> [REQUIREMENT] Output only the lines below that start at the line containing "Word-level counts from" and end at the line containing "B3 Y1 const", with both ends kept.

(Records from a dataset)

━━━━━━━━

--- src/rtl/rr_grant_sequencer_onehot_enc.sv ---
// One-hot to binary index encoder. Anything that is not exactly one-hot
// (including all-zero) encodes to index 0.
module rr_onehot_enc
    import rr_grant_sequencer_pkg::*;
(
    input  logic [N-1:0]    onehot,
    output logic [IDXW-1:0] idx
);

    // Explicit table so illegal patterns fall through to 0.
    always_comb begin
        idx = '0;
        case (onehot)
            8'b0000_0001: idx = 3'd0;
            8'b0000_0010: idx = 3'd1;
            8'b0000_0100: idx = 3'd2;
            8'b0000_1000: idx = 3'd3;
            8'b0001_0000: idx = 3'd4;
            8'b0010_0000: idx = 3'd5;
            8'b0100_0000: idx = 3'd6;
            8'b1000_0000: idx = 3'd7;
            default:      idx = '0;
        endcase
    end

endmodule

--- src/rtl/rr_grant_sequencer.sv ---
// Round-robin arbiter/sequencer for 8 requesters sharing one resource.
// Issues a registered one-hot grant with its index; a grant ends on DONE,
// on the owner dropping its request, or when the hold limit is reached.
// Every release is followed by one dead cycle before arbitration resumes.
module rr_grant_sequencer
    import rr_grant_sequencer_pkg::*;
#(
    parameter int unsigned MAX_HOLD = 15
) (
    input  logic            CLK,
    input  logic            RST,
    input  logic [N-1:0]    REQ,
    input  logic            DONE,
    output logic [N-1:0]    GNT,
    output logic [IDXW-1:0] GNT_IDX,
    output logic            GNT_VALID,
    output logic            TMO
);

    localparam logic [HOLDW-1:0] HOLD_LIMIT = HOLDW'(MAX_HOLD);

    state_t            state;
    logic [IDXW-1:0]   ptr;
    logic [HOLDW-1:0]  hold;
    logic [N-1:0]      pick_onehot;
    logic [IDXW-1:0]   pick_idx;
    logic              release_now;
    logic              limit_hit;

    // Candidate grant for this cycle, rotated from the round-robin pointer.
    always_comb begin
        pick_onehot = rr_pick(REQ, ptr);
    end

    rr_onehot_enc u_enc (
        .onehot (pick_onehot),
        .idx    (pick_idx)
    );

    // Release conditions while granted; DONE and a dropped request take
    // precedence over the hold limit, so TMO only fires for a pure timeout.
    always_comb begin
        limit_hit   = (hold == HOLD_LIMIT);
        release_now = DONE || !REQ[GNT_IDX] || limit_hit;
    end

    // Arbitration FSM with registered grant outputs.
    always_ff @(posedge CLK or posedge RST) begin
        if (RST) begin
            state     <= ST_IDLE;
            ptr       <= '0;
            hold      <= '0;
            GNT       <= '0;
            GNT_IDX   <= '0;
            GNT_VALID <= 1'b0;
            TMO       <= 1'b0;
        end else begin
            TMO <= 1'b0;
            case (state)
                ST_IDLE: begin
                    if (|REQ) begin
                        GNT       <= pick_onehot;
                        GNT_IDX   <= pick_idx;
                        GNT_VALID <= 1'b1;
                        hold      <= HOLDW'(1);
                        state     <= ST_GRANT;
                    end
                end
                ST_GRANT: begin
                    if (release_now) begin
                        TMO       <= !DONE && REQ[GNT_IDX];
                        ptr       <= GNT_IDX + IDXW'(1);
                        hold      <= '0;
                        GNT       <= '0;
                        GNT_IDX   <= '0;
                        GNT_VALID <= 1'b0;
                        state     <= ST_GAP;
                    end else begin
                        hold <= hold + HOLDW'(1);
                    end
                end
                ST_GAP: begin
                    state <= ST_IDLE;
                end
                default: begin
                    state <= ST_IDLE;
                end
            endcase
        end
    end

endmodule

--- config.mk ---
export PLATFORM = sky130hd
export DESIGN_NAME = rr_grant_sequencer
export DESIGN_NICKNAME = d
export VERILOG_FILES = /design/src/rtl/rr_grant_sequencer_pkg.sv /design/src/rtl/rr_grant_sequencer_onehot_enc.sv /design/src/rtl/rr_grant_sequencer.sv
export SDC_FILE = /design/constraint.sdc
export NUM_CORES = 1
export LEC_CHECK = 0
export BUFFER_PORTS_ARGS = -buffer_cell sky130_fd_sc_hd__buf_2
export CAP_MARGIN = 20
export CORE_MARGIN = 2
export CORE_UTILIZATION = 50
export CTS_BUF_LIST = sky130_fd_sc_hd__clkbuf_2 sky130_fd_sc_hd__clkbuf_4 sky130_fd_sc_hd__clkbuf_8
export DETAILED_ROUTE_END_ITERATION = 10
export MAX_ROUTING_LAYER = met4
export PLACE_DENSITY = 0.71
export SETUP_SLACK_MARGIN = 0.1
export SYNTH_ARGS = -nofsm -noshare
export SYNTH_HDL_FRONTEND = slang
export SYNTH_HIERARCHICAL = 1
export SYNTH_SLANG_ARGS = --single-unit
--- constraint.sdc ---
create_clock -name CLK -period 3.75 [get_ports CLK]
set_input_delay 0.375 -clock CLK [delete_from_list [all_inputs] [get_ports CLK]]
set_output_delay 0.375 -clock CLK [all_outputs]
set_load 0.03 [all_outputs]
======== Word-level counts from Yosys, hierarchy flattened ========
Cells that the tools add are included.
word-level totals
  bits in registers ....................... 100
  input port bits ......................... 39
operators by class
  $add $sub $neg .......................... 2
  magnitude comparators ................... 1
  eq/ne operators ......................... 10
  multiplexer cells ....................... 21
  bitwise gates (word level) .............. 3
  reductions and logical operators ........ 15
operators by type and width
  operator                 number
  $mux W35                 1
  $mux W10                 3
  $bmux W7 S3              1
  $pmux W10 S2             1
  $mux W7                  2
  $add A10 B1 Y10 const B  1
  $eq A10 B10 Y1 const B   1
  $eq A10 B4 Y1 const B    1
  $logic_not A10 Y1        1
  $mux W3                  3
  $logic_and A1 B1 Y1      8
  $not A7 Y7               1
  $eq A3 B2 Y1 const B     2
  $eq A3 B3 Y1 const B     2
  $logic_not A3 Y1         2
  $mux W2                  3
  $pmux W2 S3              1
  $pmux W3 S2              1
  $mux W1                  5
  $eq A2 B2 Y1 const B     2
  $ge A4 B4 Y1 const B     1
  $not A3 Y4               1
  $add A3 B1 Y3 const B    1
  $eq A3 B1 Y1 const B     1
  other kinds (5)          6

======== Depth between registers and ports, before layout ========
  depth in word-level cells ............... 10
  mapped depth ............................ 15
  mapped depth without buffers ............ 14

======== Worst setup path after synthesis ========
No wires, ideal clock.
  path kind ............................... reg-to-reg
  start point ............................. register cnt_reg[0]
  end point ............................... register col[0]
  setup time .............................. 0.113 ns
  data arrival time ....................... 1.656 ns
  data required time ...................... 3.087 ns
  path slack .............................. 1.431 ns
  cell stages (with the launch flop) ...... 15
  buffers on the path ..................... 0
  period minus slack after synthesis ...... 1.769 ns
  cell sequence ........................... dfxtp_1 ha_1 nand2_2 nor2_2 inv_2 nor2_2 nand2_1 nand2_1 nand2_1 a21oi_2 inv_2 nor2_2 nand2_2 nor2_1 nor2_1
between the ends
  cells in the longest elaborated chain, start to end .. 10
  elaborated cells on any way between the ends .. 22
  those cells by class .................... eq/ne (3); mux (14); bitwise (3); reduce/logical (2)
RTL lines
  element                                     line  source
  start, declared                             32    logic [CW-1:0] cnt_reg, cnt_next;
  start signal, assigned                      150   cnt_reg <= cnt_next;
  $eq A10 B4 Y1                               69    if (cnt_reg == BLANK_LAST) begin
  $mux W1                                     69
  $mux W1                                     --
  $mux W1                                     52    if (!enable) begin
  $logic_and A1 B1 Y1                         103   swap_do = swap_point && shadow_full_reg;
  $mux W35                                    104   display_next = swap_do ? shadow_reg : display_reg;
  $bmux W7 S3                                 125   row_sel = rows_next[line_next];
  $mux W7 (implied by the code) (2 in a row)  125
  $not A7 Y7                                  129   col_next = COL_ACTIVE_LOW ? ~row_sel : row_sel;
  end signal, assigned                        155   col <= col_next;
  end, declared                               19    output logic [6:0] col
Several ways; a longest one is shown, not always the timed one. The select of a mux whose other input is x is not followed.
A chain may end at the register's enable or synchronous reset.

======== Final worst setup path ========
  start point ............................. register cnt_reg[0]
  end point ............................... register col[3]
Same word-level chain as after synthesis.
==> config.mk <==
export PLATFORM = sky130hd
export DESIGN_NAME = ysyx_25060166_ifu
export DESIGN_NICKNAME = d
export VERILOG_FILES = /design/src/rtl/ysyx_25060166_ifu.sv
export SDC_FILE = /design/constraint.sdc
export NUM_CORES = 1
export LEC_CHECK = 0
export CAP_MARGIN = 20
export CORE_ASPECT_RATIO = 0.6
export CORE_MARGIN = 2
export CORE_UTILIZATION = 49
export CTS_CLUSTER_SIZE = 14
export DETAILED_ROUTE_END_ITERATION = 6
export HOLD_SLACK_MARGIN = 0.03
export PLACE_DENSITY = 0.94
export SETUP_SLACK_MARGIN = 0.2
export SLEW_MARGIN = 10
export SYNTH_ARGS = -nofsm -noshare
export SYNTH_HDL_FRONTEND = slang
export SYNTH_SLANG_ARGS = --single-unit
==> constraint.sdc <==
create_clock -name clk -period 4.4 [get_ports clk]
set_input_delay 0.44 -clock clk [delete_from_list [all_inputs] [get_ports clk]]
set_output_delay 0.44 -clock clk [all_outputs]
set_load 0.01 [all_outputs]
## src/rtl/half_adder_bist_pkg.sv

```systemverilog
// Shared types and helpers for the half-adder self-test controller.
package ha_bist_pkg;

   typedef enum logic [1:0] {
      IDLE  = 2'd0,
      APPLY = 2'd1,
      CHECK = 2'd2,
      DONE  = 2'd3
   } ha_bist_state_t;

   localparam int HA_NUM_VECTORS = 4;

   // Golden half-adder response, packed as {sum, carry}.
   function automatic logic [1:0] ha_expect(input logic a, input logic b);
      return {a ^ b, a & b};
   endfunction

endpackage

```

## src/rtl/half_adder_bist_if.sv

```systemverilog
// Control/status and DUT-drive signals of the half-adder self-test controller.
interface half_adder_bist_if;
   logic       start;
   logic       busy;
   logic       done;
   logic       pass;
   logic [2:0] err_count;
   logic [1:0] fail_vec;
   logic       fail_valid;
   logic       dut_a;
   logic       dut_b;
   logic       dut_s;
   logic       dut_c;

   // Environment side: host control plus the half adder under test.
   modport master (
      output start,
      input  busy, done, pass, err_count, fail_vec, fail_valid,
      input  dut_a, dut_b,
      output dut_s, dut_c
   );

   // Self-test controller side.
   modport slave (
      input  start,
      output busy, done, pass, err_count, fail_vec, fail_valid,
      output dut_a, dut_b,
      input  dut_s, dut_c
   );
endinterface

```

## src/rtl/half_adder_bist.sv

```systemverilog
// Self-test controller: walks the four half-adder input vectors, holds each
// for SETTLE_CYCLES, samples the adder on the following cycle and records
// mismatches, the first failing vector and an overall pass flag.
module half_adder_bist
   import ha_bist_pkg::*;
#(
   parameter int SETTLE_CYCLES = 3
) (
   input logic              clk,
   input logic              rst,
   half_adder_bist_if.slave bus
);

   localparam int                CW       = $clog2(SETTLE_CYCLES + 1);
   localparam logic [CW-1:0]     CNT_LAST = CW'(SETTLE_CYCLES - 1);
   localparam logic [1:0]        VEC_LAST = 2'(HA_NUM_VECTORS - 1);

   ha_bist_state_t state_r;
   logic [1:0]     vec_r;
   logic [CW-1:0]  cnt_r;
   logic           busy_r;
   logic           done_r;
   logic           pass_r;
   logic [2:0]     err_count_r;
   logic [1:0]     fail_vec_r;
   logic           fail_valid_r;
   logic           dut_a_r;
   logic           dut_b_r;

   logic [1:0]     exp_s;
   logic           mismatch_s;
   logic [2:0]     err_next_s;

   // Compare the sampled adder outputs against the golden response.
   always_comb begin
      exp_s      = ha_expect(dut_a_r, dut_b_r);
      mismatch_s = ({bus.dut_s, bus.dut_c} != exp_s);
      err_next_s = err_count_r + {2'b00, mismatch_s};
   end

   // Test sequencer: state, vector/settle counters and registered results.
   always_ff @(posedge clk) begin
      if (rst) begin
         state_r      <= IDLE;
         vec_r        <= 2'd0;
         cnt_r        <= '0;
         busy_r       <= 1'b0;
         done_r       <= 1'b0;
         pass_r       <= 1'b0;
         err_count_r  <= 3'd0;
         fail_vec_r   <= 2'd0;
         fail_valid_r <= 1'b0;
         dut_a_r      <= 1'b0;
         dut_b_r      <= 1'b0;
      end else begin
         case (state_r)
            IDLE, DONE: begin
               if (bus.start) begin
                  state_r      <= APPLY;
                  vec_r        <= 2'd0;
                  cnt_r        <= '0;
                  busy_r       <= 1'b1;
                  done_r       <= 1'b0;
                  pass_r       <= 1'b0;
                  err_count_r  <= 3'd0;
                  fail_vec_r   <= 2'd0;
                  fail_valid_r <= 1'b0;
                  dut_a_r      <= 1'b0;
                  dut_b_r      <= 1'b0;
               end else begin
                  state_r <= state_r;
               end
            end
            APPLY: begin
               if (cnt_r == CNT_LAST) begin
                  state_r <= CHECK;
               end else begin
                  cnt_r <= cnt_r + {{(CW-1){1'b0}}, 1'b1};
               end
            end
            CHECK: begin
               err_count_r <= err_next_s;
               // Only the first mismatch of a run is reported as fail_vec.
               if (mismatch_s && !fail_valid_r) begin
                  fail_vec_r   <= vec_r;
                  fail_valid_r <= 1'b1;
               end else begin
                  fail_valid_r <= fail_valid_r;
               end
               if (vec_r == VEC_LAST) begin
                  state_r <= DONE;
                  busy_r  <= 1'b0;
                  done_r  <= 1'b1;
                  pass_r  <= (err_next_s == 3'd0);
                  dut_a_r <= 1'b0;
                  dut_b_r <= 1'b0;
               end else begin
                  state_r            <= APPLY;
                  vec_r              <= vec_r + 2'd1;
                  cnt_r              <= '0;
                  {dut_a_r, dut_b_r} <= vec_r + 2'd1;
               end
            end
            default: begin
               state_r <= IDLE;
               busy_r  <= 1'b0;
               done_r  <= 1'b0;
            end
         endcase
      end
   end

   assign bus.busy       = busy_r;
   assign bus.done       = done_r;
   assign bus.pass       = pass_r;
   assign bus.err_count  = err_count_r;
   assign bus.fail_vec   = fail_vec_r;
   assign bus.fail_valid = fail_valid_r;
   assign bus.dut_a      = dut_a_r;
   assign bus.dut_b      = dut_b_r;

endmodule

```

## src/flat_wrapper.sv

```systemverilog
// flat-port wrapper written by rule: the top's interface ports become plain ports
module half_adder_bist_flat import ha_bist_pkg::*;
#(
   parameter int SETTLE_CYCLES = 3
)
  (clk, rst, bus_start, bus_busy, bus_done, bus_pass, bus_err_count, bus_fail_vec, bus_fail_valid, bus_dut_a, bus_dut_b, bus_dut_s, bus_dut_c);
  half_adder_bist_if bus_i ();
  input logic clk;
  input logic rst;
  input wire logic [$bits(bus_i.start)-1:0] bus_start;
  output wire logic [$bits(bus_i.busy)-1:0] bus_busy;
  output wire logic [$bits(bus_i.done)-1:0] bus_done;
  output wire logic [$bits(bus_i.pass)-1:0] bus_pass;
  output wire logic [$bits(bus_i.err_count)-1:0] bus_err_count;
  output wire logic [$bits(bus_i.fail_vec)-1:0] bus_fail_vec;
  output wire logic [$bits(bus_i.fail_valid)-1:0] bus_fail_valid;
  output wire logic [$bits(bus_i.dut_a)-1:0] bus_dut_a;
  output wire logic [$bits(bus_i.dut_b)-1:0] bus_dut_b;
  input wire logic [$bits(bus_i.dut_s)-1:0] bus_dut_s;
  input wire logic [$bits(bus_i.dut_c)-1:0] bus_dut_c;
  assign bus_i.start = bus_start;
  assign bus_busy = bus_i.busy;
  assign bus_done = bus_i.done;
  assign bus_pass = bus_i.pass;
  assign bus_err_count = bus_i.err_count;
  assign bus_fail_vec = bus_i.fail_vec;
  assign bus_fail_valid = bus_i.fail_valid;
  assign bus_dut_a = bus_i.dut_a;
  assign bus_dut_b = bus_i.dut_b;
  assign bus_i.dut_s = bus_dut_s;
  assign bus_i.dut_c = bus_dut_c;
  half_adder_bist #(.SETTLE_CYCLES(SETTLE_CYCLES)) u_core (.clk(clk), .rst(rst), .bus(bus_i));
endmodule
```
## src/rtl/dk_walk_trigger_ctrl.sv

```systemverilog
// dk_walk_trigger_ctrl
//
// Purpose:
//   Sequencer for the Donkey Kong walk sound path.
//   - Generates the sample-rate strobe audio_clk_en from clk with a phase accumulator.
//     The same strobe also clocks the other discrete blocks.
//   - Turns CPU walk-latch writes into a conditioned walk_en level.
//   - walk_en has a minimum on-time and a minimum off-time, honours a mute, and has an
//     optional watchdog.
//
// Optional feature:
//   Define DK_WALK_WATCHDOG_EN to build the watchdog.
//   - With it, ON exits after TO_N ticks without a cpu_wr.
//   - Without it, no watchdog logic exists and TIMEOUT_MS is ignored.
//
// Ports:
//   clk          in   system clock
//   I_RSTn       in   asynchronous active-low reset
//   cpu_wr       in   one-cycle write strobe to the walk latch
//   cpu_data     in   latch value, 1 = walk requested
//   mute         in   synchronous mute (level)
//   audio_clk_en out  one-cycle sample strobe (SAMPLE_RATE per CLOCK_RATE clocks)
//   walk_en      out  registered, conditioned walk request
//   state        out  FSM state: 0 idle, 1 on-hold, 2 on, 3 off-hold

module dk_walk_trigger_ctrl #(
  parameter int unsigned CLOCK_RATE  = 1000000,
  parameter int unsigned SAMPLE_RATE = 48000,
  parameter int unsigned MIN_ON_MS   = 20,
  parameter int unsigned MIN_OFF_MS  = 5,
  parameter int unsigned TIMEOUT_MS  = 100
) (
  input  logic       clk,
  input  logic       I_RSTn,
  input  logic       cpu_wr,
  input  logic       cpu_data,
  input  logic       mute,
  output logic       audio_clk_en,
  output logic       walk_en,
  output logic [1:0] state
);

  // Derived sample counts, computed in 64 bits so large parameters cannot wrap.
  localparam logic [63:0] OnNL  = 64'(SAMPLE_RATE) * 64'(MIN_ON_MS) / 64'd1000;
  localparam logic [63:0] OffNL = 64'(SAMPLE_RATE) * 64'(MIN_OFF_MS) / 64'd1000;
  localparam logic [15:0] OnN   = OnNL[15:0];
  localparam logic [15:0] OffN  = OffNL[15:0];

  if (CLOCK_RATE <= SAMPLE_RATE) begin : g_bad_rate
    $error("dk_walk_trigger_ctrl: CLOCK_RATE must exceed SAMPLE_RATE");
  end
  if (OnNL < 64'd1 || OnNL > 64'd65535) begin : g_bad_on
    $error("dk_walk_trigger_ctrl: ON_N out of range 1..65535");
  end
  if (OffNL < 64'd1 || OffNL > 64'd65535) begin : g_bad_off
    $error("dk_walk_trigger_ctrl: OFF_N out of range 1..65535");
  end

  typedef enum logic [1:0] {
    StIdle    = 2'd0,
    StOnHold  = 2'd1,
    StOn      = 2'd2,
    StOffHold = 2'd3
  } state_e;

  state_e      state_q, state_d;
  logic [31:0] acc_q, acc_d;
  logic        strobe_q, strobe_d;
  logic        req_q, req_d;
  logic [15:0] cnt_q, cnt_d;
  logic        walk_q, walk_d;
  logic [32:0] acc_sum;
  logic        wd_trip;

  // ---------------------------------------------------------------------------
  // Sample strobe: exact fractional divider, no drift over CLOCK_RATE clocks.
  // ---------------------------------------------------------------------------
  always_comb begin
    acc_sum  = {1'b0, acc_q} + 33'(SAMPLE_RATE);
    acc_d    = acc_sum[31:0];
    strobe_d = 1'b0;
    if (acc_sum >= 33'(CLOCK_RATE)) begin
      acc_d    = 32'(acc_sum - 33'(CLOCK_RATE));
      strobe_d = 1'b1;
    end
  end

  // ---------------------------------------------------------------------------
  // Optional watchdog on the ON state.
  // ---------------------------------------------------------------------------
`ifdef DK_WALK_WATCHDOG_EN
  localparam logic [63:0] ToNL = 64'(SAMPLE_RATE) * 64'(TIMEOUT_MS) / 64'd1000;
  localparam logic [15:0] ToN  = ToNL[15:0];

  if (ToNL < 64'd1 || ToNL > 64'd65535) begin : g_bad_to
    $error("dk_walk_trigger_ctrl: TO_N out of range 1..65535");
  end

  logic [15:0] wd_q, wd_d;

  // A write on the trip tick counts as a refresh, so it suppresses the trip.
  assign wd_trip = (state_q == StOn) && strobe_q && !cpu_wr && (wd_q == ToN - 16'd1);

  always_comb begin
    wd_d = wd_q;
    if (cpu_wr || (state_d == StOn && state_q != StOn)) begin
      wd_d = '0;
    end else if (state_q == StOn && strobe_q) begin
      wd_d = wd_q + 16'd1;
    end
  end

  always_ff @(posedge clk or negedge I_RSTn) begin
    if (!I_RSTn) begin
      wd_q <= '0;
    end else begin
      wd_q <= wd_d;
    end
  end
`else
  assign wd_trip = 1'b0;
`endif

  // ---------------------------------------------------------------------------
  // Request latch and FSM next state.
  // ---------------------------------------------------------------------------
  always_comb begin
    req_d = req_q;
    if (mute || wd_trip) begin
      req_d = 1'b0;
    end else if (cpu_wr) begin
      req_d = cpu_data;
    end
  end

  always_comb begin
    state_d = state_q;
    unique case (state_q)
      StIdle: begin
        if (req_q && !mute) state_d = StOnHold;
      end
      StOnHold: begin
        if (mute) begin
          state_d = StOffHold;
        end else if (strobe_q && cnt_q == OnN - 16'd1) begin
          state_d = req_q ? StOn : StOffHold;
        end
      end
      StOn: begin
        if (!req_q || mute || wd_trip) state_d = StOffHold;
      end
      StOffHold: begin
        if (strobe_q && cnt_q == OffN - 16'd1) state_d = StIdle;
      end
      default: state_d = StIdle;
    endcase
  end

  // cnt measures ticks since entry into the current state.
  always_comb begin
    cnt_d = cnt_q;
    if (state_d != state_q) begin
      cnt_d = '0;
    end else if (strobe_q) begin
      cnt_d = cnt_q + 16'd1;
    end
  end

  // Registered from the next state so walk_en moves on the same edge as state.
  always_comb begin
    walk_d = (state_d == StOnHold) || (state_d == StOn);
  end

  always_ff @(posedge clk or negedge I_RSTn) begin
    if (!I_RSTn) begin
      acc_q    <= '0;
      strobe_q <= 1'b0;
      req_q    <= 1'b0;
      cnt_q    <= '0;
      state_q  <= StIdle;
      walk_q   <= 1'b0;
    end else begin
      acc_q    <= acc_d;
      strobe_q <= strobe_d;
      req_q    <= req_d;
      cnt_q    <= cnt_d;
      state_q  <= state_d;
      walk_q   <= walk_d;
    end
  end

  assign audio_clk_en = strobe_q;
  assign walk_en      = walk_q;
  assign state        = state_q;

endmodule

```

━━━━━━━━

> [YOUR SOLUTION]
======== Word-level counts from Yosys, hierarchy flattened ========
Cells that the tools add are included.
word-level totals
  bits in registers ....................... 100
  input port bits ......................... 39
operators by class
  $add $sub $neg .......................... 2
  magnitude comparators ................... 1
  eq/ne operators ......................... 10
  multiplexer cells ....................... 21
  bitwise gates (word level) .............. 3
  reductions and logical operators ........ 15
operators by type and width
  operator                 number
  $mux W35                 1
  $mux W10                 3
  $bmux W7 S3              1
  $pmux W10 S2             1
  $mux W7                  2
  $add A10 B1 Y10 const B  1
  $eq A10 B10 Y1 const B   1
  $eq A10 B4 Y1 const B    1
  $logic_not A10 Y1        1
  $mux W3                  3
  $logic_and A1 B1 Y1      8
  $not A7 Y7               1
  $eq A3 B2 Y1 const B     2
  $eq A3 B3 Y1 const B     2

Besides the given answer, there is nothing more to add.